Will sighed loudly, stopping just short of rolling his eyes. Her green eyes narrowed in quiet warning.

“He said she’s my responsibility. Feeding, cleaning, appointments, training.” His voice shifted as the mood finally registered. He began picking up items from the floor in scattered attempts to clean.

The cat, perched on the chair like royalty, groomed a paw with absolute confidence.

Sidra crossed to the bar, briefly considering the whisky she wanted. Instead, she reached for the kettle. As she filled it, she shot the cat a side-glance.

“And how did this come to be? She…” Sidra paused, studying the creature. “She is very comfortable.”

Will shrugged. Evasive. Typical. “She’s been hanging around the promenade. Some of us have been slipping her snacks after class. She started following me. I decided to let her in today.”

“You did,” she said, flat and unimpressed.

“And then I confirmed with Da,” he countered.

Of course he had. Those two shared a bond that could topple governments if they ever coordinated their efforts. Sidra was not often on the losing end of anything, but somehow she had been outmaneuvered before she even knew she was in the fight.

“I do not know the first thing about cats,” she muttered.

The kettle clicked off. She poured hot water over the tea leaves in her strainer, watching them bloom as steam rose gently in calming swirls. The scent of chamomile eased the tension crawling across her shoulders.

Will grinned with more confidence than she appreciated. “You’ll learn. They’re not half as complicated as the things you deal with every day.”

Sidra gave him a look. “Which is exactly why I prefer my home to be free of complications.”

Sidra settled back with her tea, letting the warmth ease the edge off her irritation. Will lingered near the couch, watching her with a mixture of caution and hope.

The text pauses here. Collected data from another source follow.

<file path="config.mk">
export PLATFORM = sky130hd
export DESIGN_NAME = mult_div_unit
export DESIGN_NICKNAME = d
export VERILOG_FILES = /design/src/rtl/mult_div_pkg.sv /design/src/rtl/div_step.sv /design/src/rtl/mult_div_unit.sv
export SDC_FILE = /design/constraint.sdc
export NUM_CORES = 1
export LEC_CHECK = 0
export ABC_AREA = 1
export CORE_UTILIZATION = 40
export DETAILED_ROUTE_END_ITERATION = 6
export HOLD_SLACK_MARGIN = 0.15
export PLACE_DENSITY = 0.7
export REMOVE_ABC_BUFFERS = 1
export SYNTH_ARGS = -nofsm -noshare
export SYNTH_HDL_FRONTEND = slang
export SYNTH_SLANG_ARGS = --single-unit
</file>
<file path="constraint.sdc">
create_clock -name clock -period 3.2 [get_ports clock]
set_clock_uncertainty 0.2 [all_clocks]
set_input_delay 0.64 -clock clock [delete_from_list [all_inputs] [get_ports clock]]
set_output_delay 0.64 -clock clock [all_outputs]
set_load 0.02 [all_outputs]
</file>
<file path="src/rtl/mult_div_pkg.sv">
`default_nettype none
// ============================================================================
// Module   : mult_div_pkg
// Brief    : Shared constants for the iterative multiply/divide unit.
// Revision : 1.0 - initial release
// ============================================================================
package mult_div_pkg;

    localparam logic OP_MULTU = 1'b0;
    localparam logic OP_DIVU  = 1'b1;

    localparam int MD_WIDTH     = 32;
    localparam int MD_CNT_WIDTH = $clog2(MD_WIDTH);

    typedef logic [1:0] md_state_t;

    localparam md_state_t ST_IDLE = 2'd0;
    localparam md_state_t ST_RUN  = 2'd1;
    localparam md_state_t ST_DONE = 2'd2;

endpackage
`default_nettype wire

</file>
<file path="src/rtl/div_step.sv">
`default_nettype none
// ============================================================================
// Module   : div_step
// Brief    : One combinational restoring-division step on {rem, quo}.
// Revision : 1.0 - initial release
// ============================================================================
module div_step #(
    parameter int WIDTH = 32
) (
    input  logic [WIDTH-1:0] i_rem,
    input  logic [WIDTH-1:0] i_quo,
    input  logic [WIDTH-1:0] i_divisor,
    output logic [WIDTH-1:0] o_rem,
    output logic [WIDTH-1:0] o_quo
);

    logic [WIDTH:0] w_shift;
    logic [WIDTH:0] w_diff;
    logic           w_neg;

    assign w_shift = {i_rem, i_quo[WIDTH-1]};
    assign w_diff  = w_shift - {1'b0, i_divisor};
    // Since rem < divisor, shift < 2*divisor: a wrapped (negative) difference
    // always lands at or above 2^WIDTH, so the top bit is the borrow.
    assign w_neg   = w_diff[WIDTH];

    assign o_rem = w_neg ? w_shift[WIDTH-1:0] : w_diff[WIDTH-1:0];
    assign o_quo = {i_quo[WIDTH-2:0], ~w_neg};

endmodule
`default_nettype wire

</file>
<file path="src/rtl/mult_div_unit.sv">
`default_nettype none
// ============================================================================
// Module   : mult_div_unit
// Brief    : Iterative unsigned MULTU / DIVU with start/busy/done handshake.
// Revision : 1.0 - initial release
// ============================================================================
module mult_div_unit
    import mult_div_pkg::*;
#(
    parameter int WIDTH = MD_WIDTH
) (
    input  logic             clock,
    input  logic             reset,
    input  logic             start,
    input  logic             op,
    input  logic [WIDTH-1:0] operand1,
    input  logic [WIDTH-1:0] operand2,
    output logic             busy,
    output logic             done,
    output logic [WIDTH-1:0] hi,
    output logic [WIDTH-1:0] lo,
    output logic             div_by_zero
);

    localparam int                 c_cnt_w = $clog2(WIDTH);
    localparam logic [c_cnt_w-1:0] c_last  = c_cnt_w'(WIDTH - 1);

    md_state_t            r_state;
    logic                 r_op;
    logic [c_cnt_w-1:0]   r_cnt;
    logic [WIDTH-1:0]     r_opnd;
    logic [2*WIDTH-1:0]   r_acc;
    logic [WIDTH-1:0]     r_hi;
    logic [WIDTH-1:0]     r_lo;
    logic                 r_dbz;

    logic [WIDTH:0]       w_sum;
    logic [2*WIDTH-1:0]   w_mul_next;
    logic [WIDTH-1:0]     w_rem;
    logic [WIDTH-1:0]     w_quo;
    logic [2*WIDTH-1:0]   w_acc_next;

    // r_acc holds {partial product, multiplier} for MULTU and
    // {remainder, quotient} for DIVU; r_opnd is multiplicand or divisor.
    assign w_sum      = {1'b0, r_acc[2*WIDTH-1:WIDTH]} + {1'b0, r_opnd};
    assign w_mul_next = r_acc[0] ? {w_sum, r_acc[WIDTH-1:1]}
                                 : {1'b0, r_acc[2*WIDTH-1:1]};

    div_step #(
        .WIDTH     (WIDTH)
    ) u_div_step (
        .i_rem     (r_acc[2*WIDTH-1:WIDTH]),
        .i_quo     (r_acc[WIDTH-1:0]),
        .i_divisor (r_opnd),
        .o_rem     (w_rem),
        .o_quo     (w_quo)
    );

    assign w_acc_next = (r_op == OP_MULTU) ? w_mul_next : {w_rem, w_quo};

    always_ff @(posedge clock) begin
        if (reset) begin
            r_state <= ST_IDLE;
            r_op    <= 1'b0;
            r_cnt   <= '0;
            r_opnd  <= '0;
            r_acc   <= '0;
            r_hi    <= '0;
            r_lo    <= '0;
            r_dbz   <= 1'b0;
        end else begin
            case (r_state)
                ST_IDLE: begin
                    if (start) begin
                        r_op   <= op;
                        r_cnt  <= '0;
                        r_dbz  <= 1'b0;
                        r_opnd <= (op == OP_MULTU) ? operand1 : operand2;
                        r_acc  <= {{WIDTH{1'b0}},
                                   (op == OP_MULTU) ? operand2 : operand1};
                        if (op == OP_DIVU && operand2 == '0) begin
                            r_hi    <= operand1;
                            r_lo    <= '1;
                            r_dbz   <= 1'b1;
                            r_state <= ST_DONE;
                        end else begin
                            r_state <= ST_RUN;
                        end
                    end
                end
                ST_RUN: begin
                    r_acc <= w_acc_next;
                    r_cnt <= r_cnt + 1'b1;
                    if (r_cnt == c_last) begin
                        r_hi    <= w_acc_next[2*WIDTH-1:WIDTH];
                        r_lo    <= w_acc_next[WIDTH-1:0];
                        r_state <= ST_DONE;
                    end
                end
                ST_DONE: r_state <= ST_IDLE;
                default: r_state <= ST_IDLE;
            endcase
        end
    end

    assign busy        = (r_state != ST_IDLE);
    assign done        = (r_state == ST_DONE);
    assign hi          = r_hi;
    assign lo          = r_lo;
    assign div_by_zero = r_dbz;

endmodule
`default_nettype wire

</file>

“You named her already, didn’t you,” Sidra said.

Will’s face brightened. “Rowan.”

Sidra blinked once. “Rowan.”

He nodded enthusiastically. “It’s Scottish. And she’s kind of got that… forest look? You know? Brown and… leafy. And Rowan trees are supposed to ward off bad spirits.”

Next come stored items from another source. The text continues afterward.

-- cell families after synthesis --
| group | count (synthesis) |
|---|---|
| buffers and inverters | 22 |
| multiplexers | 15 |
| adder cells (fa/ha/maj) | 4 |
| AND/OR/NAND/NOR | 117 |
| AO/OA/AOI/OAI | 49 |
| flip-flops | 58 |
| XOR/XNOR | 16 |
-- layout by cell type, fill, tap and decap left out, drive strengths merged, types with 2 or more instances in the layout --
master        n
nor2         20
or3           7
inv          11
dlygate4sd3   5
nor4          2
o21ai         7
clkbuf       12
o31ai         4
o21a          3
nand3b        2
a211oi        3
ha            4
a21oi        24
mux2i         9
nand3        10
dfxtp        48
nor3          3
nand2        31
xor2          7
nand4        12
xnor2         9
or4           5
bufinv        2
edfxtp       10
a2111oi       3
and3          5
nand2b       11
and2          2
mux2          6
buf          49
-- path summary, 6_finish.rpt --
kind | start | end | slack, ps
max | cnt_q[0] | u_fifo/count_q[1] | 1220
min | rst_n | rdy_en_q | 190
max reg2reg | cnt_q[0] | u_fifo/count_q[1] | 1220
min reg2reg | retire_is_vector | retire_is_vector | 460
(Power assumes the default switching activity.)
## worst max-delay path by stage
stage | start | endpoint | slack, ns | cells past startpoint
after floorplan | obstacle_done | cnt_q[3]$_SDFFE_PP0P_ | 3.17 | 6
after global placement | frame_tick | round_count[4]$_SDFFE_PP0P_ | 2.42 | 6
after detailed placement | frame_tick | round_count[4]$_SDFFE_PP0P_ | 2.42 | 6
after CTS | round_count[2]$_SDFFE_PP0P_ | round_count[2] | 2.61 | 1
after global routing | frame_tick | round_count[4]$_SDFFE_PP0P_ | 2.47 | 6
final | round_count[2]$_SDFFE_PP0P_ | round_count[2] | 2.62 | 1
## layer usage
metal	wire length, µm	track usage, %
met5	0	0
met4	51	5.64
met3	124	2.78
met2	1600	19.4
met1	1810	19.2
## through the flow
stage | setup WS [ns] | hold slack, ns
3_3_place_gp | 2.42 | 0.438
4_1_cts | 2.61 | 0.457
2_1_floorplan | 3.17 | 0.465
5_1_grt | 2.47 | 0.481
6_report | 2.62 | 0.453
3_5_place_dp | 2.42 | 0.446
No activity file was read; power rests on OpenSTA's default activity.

Sidra looked at the feline in question, who was currently perched on the armchair like she was preparing to judge an entire tribunal panel.

“Will,” she said dryly, “I doubt any spirit sees that creature and thinks twice.”

He huffed a laugh, shoulders relaxing a little.

Rowan hopped down from the chair and ambled toward the hallway that led to her bedroom, tail high, making her intentions very clear.

Sidra sat up straight. “No. Absolutely not.”

Rowan paused, glancing back at her with mild confusion.

“You are not allowed in my bedroom,” Sidra said firmly, pointing toward the living area like she was addressing a junior officer who had wandered into restricted space.

Will winced. “She… uh… might not understand that.”

Sidra turned her eyes on him, cool and precise. “Then you will make it clear to her. You told your father she was your responsibility.”

He sighed, trudging after the cat. “Rowan, c’mon. Not in there.”

Rowan sat in the hallway and blinked at him as if she had just been told a deeply amusing joke.

Sidra watched over the rim of her cup. “Your first test. Good luck.”

Will crouched, snapping his fingers gently. “Rowan. Hey. Let’s stay out here, okay?”

The cat rose, turned around with an air of reluctant grace, and walked back into the main room, hopping onto the chair with the dignity of someone who had chosen to obey purely out of boredom.

Will dropped into the opposite seat, defeated. “She’s gonna be trouble.”

Sidra sipped her tea again. “She already is.”

Rowan curled her tail neatly around her paws, staring at Sidra with slow, deliberate blinks.

Sidra met her gaze. “Do not even think about it.”

Will cracked a smile. “You’re mad.”

Sidra shook her head, settling deeper into the cushions with her tea. “Not mad. Irritated. Mostly at the state you left this place in.”

Her eyes drifted to Rowan, who blinked serenely.

Her gaze shifted to the cat. “You,” she added, “are just the cherry on top.”